The thought _hits_ her - like the floor nearly does, because she's doubled over laughing and just a little uncoordinated. It feels so right to be in Priya and Tony's company. She has to remind herself... Remind herself what?

Well, that the point was not to get in the way of Tony and Priya's hook-up. 

She glances at the door. Priya and Tony both look at her, and she feels oddly guilty, oddly defiant. Why shouldn't she stay. But if they're going to be weird about it...

She diverts them towards the entertainment system instead. It's an easy script to follow. They can all watch a few minutes of glurge, then either the other two can excuse themselves upstairs or she can just go, really this time. 

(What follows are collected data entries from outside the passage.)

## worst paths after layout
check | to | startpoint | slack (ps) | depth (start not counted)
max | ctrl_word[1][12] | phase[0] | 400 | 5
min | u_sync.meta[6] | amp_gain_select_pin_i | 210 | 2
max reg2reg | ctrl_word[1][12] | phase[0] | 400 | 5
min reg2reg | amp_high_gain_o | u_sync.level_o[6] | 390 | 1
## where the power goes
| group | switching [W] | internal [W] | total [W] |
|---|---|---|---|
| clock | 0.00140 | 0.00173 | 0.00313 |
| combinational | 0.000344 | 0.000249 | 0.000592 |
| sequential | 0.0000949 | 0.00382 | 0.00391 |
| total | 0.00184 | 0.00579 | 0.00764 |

She grabs a couch throw and wraps it around herself. It's not cold, but it sets the stage for her to be bundled up a little apart, for Priya and Tony to be huddled close in. Tony and Priya's heads lean together. Hers falls back. She begins to blink-and-miss parts of the movie.

When she blinks alert again, the TV's still on, just quieter, and she's alone in the room. It's easiest to turn and kick her shoes off and reach for a conveniently placed blanket. It's easy to just stay.

She wakes a couple of times during the night. At once point, she gets up, finds a clean glass, rinses her mouth out, and washes her face - a little chapped from the wind and sun on the hike. It's just the little noises that keep rousing her - cars on the road, wind in the palms. Everything seems okay. Priya's shoes are still stacked one atop the other by Caroline's divan. She goes back to sleep.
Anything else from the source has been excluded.